Whether it is pre-sales or after-sales, customer service is the bridge of communication between merchants and customers. No one can resist a customer service lady with fluent and sweet voice, good logical thinking ability and communication skills. But is every customer service a beautiful young lady or a handsome young man? Naturally not.
With the development of artificial intelligence, intelligent customer service continues to replace or assist human customer service in all walks of life. Among them, conversational AI has become an important position for enterprise intelligent customer service. According to data from iResearch, the market size of domestic conversational AI in 2021 will be 4.5 billion yuan, driving a scale of 12.6 billion yuan. It is estimated that in 2026, the market size of conversational AI will reach 10.8 billion yuan, and the driving scale will exceed 38.5 billion yuan.
Through intelligent customer service, most simple problems can be quickly solved by self-help, and complex problems have the opportunity to be solved manually and efficiently. In the process of serving users, intelligent customer service can provide core capabilities of intelligent customer service such as question recommendation, question understanding, dialogue management, answer supply, speech recommendation and conversation summary, in order to achieve low-cost, high-efficiency, high-quality communication with users.
Although the proportion of intelligent customer service in the market exceeds that of manual customer service, the humanized intelligent customer service experience still faces many challenges due to the technical development of voice recognition, speech synthesis, intelligent dialogue, knowledge graph and other fields.
1. Domain adaptation of the vertical domain model
In the field of intelligent customer service, dialogue is a key link in service. Due to the different professional vocabulary in each field, general speech recognition models or natural language processing models cannot always accurately identify the true meaning behind each keyword. Since the academic community currently uses general-purpose deep learning models trained on open source clean data, model adaptation for each domain is the key to deploying intelligent customer service in each vertical domain. For example, customer service in the medical field and customer service in the field of financial lending sales are definitely different. The construction of this question and answer database requires long-term accumulation and manual collection and sorting.
2. Real-time feedback requirements
Studies have shown that human tolerance for smartphone response time is about 4 seconds. In normal chat, the time tolerance for interaction between people is probably no more than 5 seconds. This shows that intelligent customer service needs to have the ability to deal with problems in real time, that is, online reasoning of knowledge graphs, online recognition and synthesis of speech, understand the user's intent within the interaction tolerance time and give the user a satisfactory response. This requires high real-time performance of each module of the intelligent customer service system.
3. An anthropomorphic user experience
At present, the intelligent customer service on the market is still in the early stage of development. It can only retrieve keywords from the inherent knowledge database to answer questions, and cannot intelligently generate a question-and-answer mechanism. A major challenge is how to mine a sound knowledge graph from the data of each vertical domain and guide the intelligent customer service to generate a sound question and answer generation mechanism, so as to face various problems more tactfully. Often, instead of asking any questions, they all answer with the same content, causing various complaints from customers. Furthermore, there are high requirements for the synthesis of simulated human voices in the field of speech synthesis. If the customer finds that a robot is the first to answer their call instead of a human customer service agent, they often feel annoyed and frustrated. Figuring out how to synthesize speech that is warm, logical, and able to understand user intentions like a human and give reasonable solutions is also one of the keys to the popularization of intelligent customer service.

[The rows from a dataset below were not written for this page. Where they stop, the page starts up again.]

### config.mk
export PLATFORM = sky130hd
export DESIGN_NAME = spike_buffer
export DESIGN_NICKNAME = d
export VERILOG_FILES = /design/src/logic/spike_buffer.sv
export VERILOG_INCLUDE_DIRS = /design/src /design/src/logic
export SDC_FILE = /design/constraint.sdc
export NUM_CORES = 1
export LEC_CHECK = 0
export ABC_AREA = 1
export BUFFER_PORTS_ARGS = -buffer_cell sky130_fd_sc_hd__buf_2
export CAP_MARGIN = 15
export CORE_MARGIN = 1.5
export CORE_UTILIZATION = 55
export CTS_BUF_LIST = sky130_fd_sc_hd__clkbuf_8
export DETAILED_ROUTE_END_ITERATION = 16
export PLACE_DENSITY_LB_ADDON = 0.1
export SLEW_MARGIN = 25
export SYNTH_ARGS = -nofsm -noshare
export SYNTH_HDL_FRONTEND = slang
export SYNTH_SLANG_ARGS = --single-unit
export TNS_END_PERCENT = 30
### constraint.sdc
create_clock -name neuron_clk -period 0.8 [get_ports neuron_clk]
set_input_delay 0.16 -clock neuron_clk [delete_from_list [all_inputs] [get_ports neuron_clk]]
set_output_delay 0.16 -clock neuron_clk [all_outputs]
set_load 0.005 [all_outputs]
### src/logic/neuro_cfg.svh
`ifndef NEURO_CFG_SVH
`define NEURO_CFG_SVH

// neuron and axon addressing
`define NEURON_CNT_W 6
`define NEURON_CNT (1 << `NEURON_CNT_W)
`define AXON_CNT_W 6
`define AXON_CNT (1 << `AXON_CNT_W)

// parameter values and learning window
`define DSIZE 16
`define STDP_WIN_W 8

// noc flit: header, vc, payload
`define HDR_W 2
`define PAYLOAD_W 32
`define FLIT_W 38

// readback word, wide enough for a zero-extended config word
`define RD_DATA_W 48

// timestep length in neuron_clk cycles
`define TIMESTEP_CYCLES 64

`endif

### src/logic/spike_buffer.sv
`timescale 1ns/1ps
`include "neuro_cfg.svh"

module spike_buffer
(
	input  logic                    neuron_clk,
	input  logic                    neuron_rst,
	input  logic                    set_spike_i,
	input  logic [`AXON_CNT_W-1:0]  axon_id_i,
	input  logic                    tick_i,
	output logic [`AXON_CNT-1:0]    spike_vec_o,
	output logic                    spike_vec_valid_o
);

	logic [`AXON_CNT-1:0] spikes_q;

	always_ff @(posedge neuron_clk or negedge neuron_rst)
	begin
		if (!neuron_rst)
		begin
			spikes_q <= '0;
			spike_vec_o <= '0;
			spike_vec_valid_o <= 1'b0;
		end
		else
		begin
			spike_vec_valid_o <= tick_i;
			if (tick_i)
			begin
				spike_vec_o <= spikes_q;
				spikes_q <= '0;
			end
			// a set on tick goes to the next timestep
			if (set_spike_i)
				spikes_q[axon_id_i] <= 1'b1;
		end
	end

endmodule

==> results.sh <==
export IMPL_status="complete, but fails checks"
export IMPL_violations="negative setup slack"
export IMPL_die_h_um=97.6
export IMPL_synthesis_instances=528
export IMPL_grt_max_degree=67
export IMPL_detail_route_antenna_nets=0
export IMPL_arrival_ps=980
export IMPL_avgSynthCellArea_um2=9.32
export IMPL_grt_pass1_wl_um=18600
export IMPL_htree_levels=4
export IMPL_clockRootBuffer="clkbuf_8"
export IMPL_ys_ff_latch=129
export IMPL_grt_usage=0.251
export IMPL_cts_sinks=129
export IMPL_syn_area_mm2=0.00492
export IMPL_path_class="flip-flop to output port"
export IMPL_hold_viol=0
export IMPL_critPathLaunchType="flip-flop"
export IMPL_worst_pin_slew_ps=317
export IMPL_drive_gt1_frac=0.248
export IMPL_use_met2=0.403
export IMPL_first_iter_violations=232
export IMPL_grt_ovfl_total=0
export IMPL_viasPerCell=5.17
export IMPL_routed_wl_um=11100
export IMPL_fin_crit_ps=1140
export IMPL_clock_skew_ps=8.75
export IMPL_numCtsBuffers=17
export IMPL_first_pass_iters=6
export IMPL_cpLargestDelayFamily="flip-flops"
export IMPL_worstPathMaxFanout=2
export IMPL_clock_path_buffers=2
export IMPL_busiest_layer="met2"
export IMPL_wl_per_cell_um=14.5
export IMPL_worst_ir_drop_vdd_uv=1310
export IMPL_synthToLayoutAreaGrowth_pct=24.3
export IMPL_synth_most_common_cell="nand2_1"
export IMPL_crit_chain="buf_2"
export IMPL_timing_final_crit_share=1.42
export IMPL_slowest_delay_ps=410
export IMPL_synth_commonest_cells="286 x nand2_1, 129 x dfrtp_1, 50 x o21ai_0"
export IMPL_antenna_found_initial=0
export IMPL_r2r_setup_slack_ps=-70
export IMPL_clock_latency_ps=440
export IMPL_ys_seq_area_frac=0.656
export IMPL_setup_slack_ps=-337
export IMPL_dieArea_mm2=0.00952
export IMPL_ys_warn_count=0
export IMPL_synth_ff_type="dfrtp_1"
export IMPL_numPortBuffers=74
export IMPL_final_area_mm2=0.00612
export IMPL_via_count=3931
export IMPL_synth_cell_types=14
export IMPL_p_leak_nw=3.50
export IMPL_min_path_type="input port to flip-flop"
export IMPL_fin_tns_setup_ps=-19930
export IMPL_clock_fmax_mhz=880
export IMPL_drc=0
export IMPL_async_flop_share=1.00
export IMPL_io_pin_count=75
export IMPL_coreArea_mm2=0.00868
export IMPL_slowest_stage="dfrtp_1"
export IMPL_synth_top_area_frac=0.656
export IMPL_gp_congestion=0.822
export IMPL_power_density_mw_per_mm2=2130
export IMPL_use_met1=0.341
export IMPL_diodes=0
export IMPL_synth_nets=538
export IMPL_grt_pass1_vias=3793
export IMPL_synth_area_leaders="dfrtp_1 66%, nand2_1 22%, o21ai_0 5.1%"
export IMPL_place_hpwl_um=7230
export IMPL_start_util=0.567
export IMPL_relSlewSlack=0.789
export IMPL_crit_path_end_kind="output port"
export IMPL_rsz0062_at_grt="yes"
export IMPL_path_clk_slew_ps=70
export IMPL_slew_viol_final=0
export IMPL_num_rows=34
export IMPL_synth_edff_count=0
export IMPL_placed_cell_area_mm2=0.00559
export IMPL_dieWidth_um=97.6
export IMPL_critPathRequiredTime_ps=640
export IMPL_nNetsFinal=651
export IMPL_yosysTopAreaCell="dfrtp_1"
export IMPL_cap_violations=0
export IMPL_met3_usage=0.0626
export IMPL_cp_num_buf_inv=1
export IMPL_final_setup_viol_count=68
export IMPL_cts_tree="done"
## cell families (layout without fill, tap and decap cells)
family,count (synthesis),after routing,synth area share
AOI/OAI and AO/OA,50,50,0.0509
and+or+nand+nor,309,309,0.252
DFF,129,129,0.656
buffers and inverters,40,165,0.0409
## worst paths after layout
path	from	end	cells past startpoint
max	spike_vec_o[51]$_DFFE_PN0P_	spike_vec_o[51]	1
min	tick_i	spike_vec_valid_o$_DFF_PN0_	2
max reg2reg	spike_vec_o[48]$_DFFE_PN0P_	spike_vec_o[48]$_DFFE_PN0P_	4
min reg2reg	spike_vec_o[20]$_DFFE_PN0P_	spike_vec_o[20]$_DFFE_PN0P_	2
max in group asynchronous	neuron_rst	spikes_q[32]$_DFF_PN0_	3
min in group asynchronous	neuron_rst	spike_vec_o[32]$_DFFE_PN0P_	2
## where the power goes
group | internal (W) | switching [W] | leakage (nW)
sequential | 0.00661 | 0.0000503 | 1.79
clock | 0.00304 | 0.00256 | 0.190
combinational | 0.000263 | 0.000505 | 1.52
## registers in the layout, summed over array words and instances, names as in the netlist
name / count
spikes_q: 64
spike_vec_valid_o: 1
spike_vec_o: 64
## stage by stage
| stage | std cells | utilization | worst slack, ps | hold slack [ps] | total power [W] |
|---|---|---|---|---|---|
| floorplan | 528 | - | 9.45 | -136 | 0.00711 |
| global placement | 714 | 0.644 | -189 | 71.8 | 0.00752 |
| detailed placement | 714 | 0.644 | -205 | 75.3 | 0.00754 |
| CTS | 754 | 0.698 | -350 | 67.1 | 0.0131 |
| global route | 761 | 0.705 | -375 | 79.8 | 0.0135 |
| finish | 761 | 0.705 | -337 | 85.0 | 0.0130 |
## repair_timing
| action | in CTS | in global routing |
|---|---|---|
| setup endpoints to repair | 65 | 65 |
| resized for setup | 0 | 1 |
| endpoints found under the hold margin | 129 | 0 |
| cloned | 0 | 0 |
| setup buffers | 8 | 7 |
| hold buffers | 1 | 0 |
## cell usage in the layout, fill, tap and decap left out, types with 4 or more instances in the layout
cell | synthesis | final
inv_1 | 12 | 11
clkinv_2 | 0 | 5
nand4_1 | 4 | 4
dfrtp_1 | 129 | 129
o21ai_0 | 50 | 50
nand2_1 | 286 | 285
clkinvlp_4 | 0 | 5
buf_4 | 2 | 38
buf_2 | 21 | 73
nand3_1 | 11 | 11
nand3_2 | 4 | 4
clkbuf_8 | 0 | 17
buf_12 | 0 | 7
## per-layer routing
metal,up-vias,share of wire
met5,-,0
met4,0,0.011
met3,13,0.050
met2,115,0.49
met1,1932,0.45
li1,1871,-
## area by class of cell
type                            instances  area [um^2]
Clock inverter                         14          165
Sequential cell                       129         3230
Timing Repair Buffer                  119          801
Tap cell                              108          135
Inverter                               15         60.1
Fill cell                             700         2560
Clock buffer                           17          234
Multi-Input combinational cell        359         1490
Power figures use the tool's default switching activity.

1. Collection of professional data
Adaptation to different domains is the key to distinguishing humans from intelligent machines. Facing the promotion of intelligent customer service in each vertical domain, it is naturally inseparable from the collection of various intra-domain data. Adapting a deep model to this field through a small amount of intra-domain data is an eternal topic in academia and industry. The key to this topic is the collection of data in the domain. Data collection involves a lot of professional knowledge and consumes a lot of manpower and material resources. Professional data companies like MagicData are needed to provide the cornerstone for artificial intelligence. At present, MagicData has a large number of customer service dialogue data, involving many different fields, scenarios, and languages. Some examples are as follows:
2. Online training and lifelong learning
Whether it is the real-time feedback mentioned above or the anthropomorphic user experience, intelligent customer service needs to be smarter and smarter; able to quickly understand customer intentions and know the solutions well. This relies on optimizing the service process, improving the customer service experience, accumulating online data, training data online and letting the deep learning model learn for life. Setting up online data accumulation, online learning, and lifelong learning can build a more complete knowledge map, making customer service more intelligent, witty, and responsive.

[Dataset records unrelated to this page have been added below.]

--- src/logic/neuro_cfg.svh ---
`ifndef NEURO_CFG_SVH
`define NEURO_CFG_SVH

// neuron and axon addressing
`define NEURON_CNT_W 6
`define NEURON_CNT (1 << `NEURON_CNT_W)
`define AXON_CNT_W 6
`define AXON_CNT (1 << `AXON_CNT_W)

// parameter values and learning window
`define DSIZE 16
`define STDP_WIN_W 8

// noc flit: header, vc, payload
`define HDR_W 2
`define PAYLOAD_W 32
`define FLIT_W 38

// readback word, wide enough for a zero-extended config word
`define RD_DATA_W 48

// timestep length in neuron_clk cycles
`define TIMESTEP_CYCLES 64

`endif

--- src/logic/noc_pkg.sv ---
`include "neuro_cfg.svh"

package noc_pkg;

	// header bits at the top of every flit
	typedef enum logic [`HDR_W-1:0]
	{
		HDR_BODY   = 2'b00,
		HDR_TAIL   = 2'b01,
		HDR_HEAD   = 2'b10,
		HDR_SINGLE = 2'b11
	} flit_hdr_e;

	// payload seen as a neuron parameter write
	typedef struct packed
	{
		logic [3:0] pkt_type;
		logic [1:0] rsvd_hi;
		logic [`NEURON_CNT_W-1:0] neuron_id;
		logic [1:0] param_sel;
		logic [1:0] rsvd_lo;
		logic [`DSIZE-1:0] value;
	} param_flit_s;

	// payload seen as a spike
	typedef struct packed
	{
		logic [3:0] pkt_type;
		logic [9:0] rsvd_hi;
		logic [`AXON_CNT_W-1:0] axon_id;
		logic [11:0] rsvd_lo;
	} spike_flit_s;

	typedef union packed
	{
		param_flit_s param;
		spike_flit_s spike;
	} flit_payload_u;

endpackage

--- src/logic/neuro_pkg.sv ---
`include "neuro_cfg.svh"

package neuro_pkg;

	// packet types handled by this core
	typedef enum logic [3:0]
	{
		PKT_SPIKE     = 4'd0,
		PKT_BIAS      = 4'd1,
		PKT_THRESHOLD = 4'd2,
		PKT_POTENTIAL = 4'd3,
		PKT_CONFIG_A  = 4'd6
	} pkt_type_e;

	// field select inside a config-A packet
	typedef enum logic [1:0]
	{
		SEL_LTP    = 2'd0,
		SEL_LTD    = 2'd1,
		SEL_WINDOW = 2'd2
	} param_sel_e;

	// learning config word, one per neuron
	typedef struct packed
	{
		logic [`DSIZE-1:0] ltp_rate;
		logic [`DSIZE-1:0] ltd_rate;
		logic [`STDP_WIN_W-1:0] stdp_window;
	} config_a_s;

	// readback selector
	typedef enum logic [1:0]
	{
		RD_BIAS      = 2'd0,
		RD_THRESHOLD = 2'd1,
		RD_POTENTIAL = 2'd2,
		RD_CONFIG    = 2'd3
	} mem_sel_e;

endpackage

The key to the popularization of intelligent customer service and the improvement of user experience is a large amount of intra-domain data. Just like the concept of Data-Centric AI proposed by NIPs in 2021, companies from diverse industries such as automotive, electronics, and medical device production have achieved significant gains in deploying AI and deep learning-based solutions in manufacturing scenarios compared to traditional rule-based implementations. progress. Experiments also show that data-centric improvements can build computer vision applications 10 times faster, reduce application deployment time by 65%, and improve accuracy by up to 40%. Data usage is the cornerstone of AI development.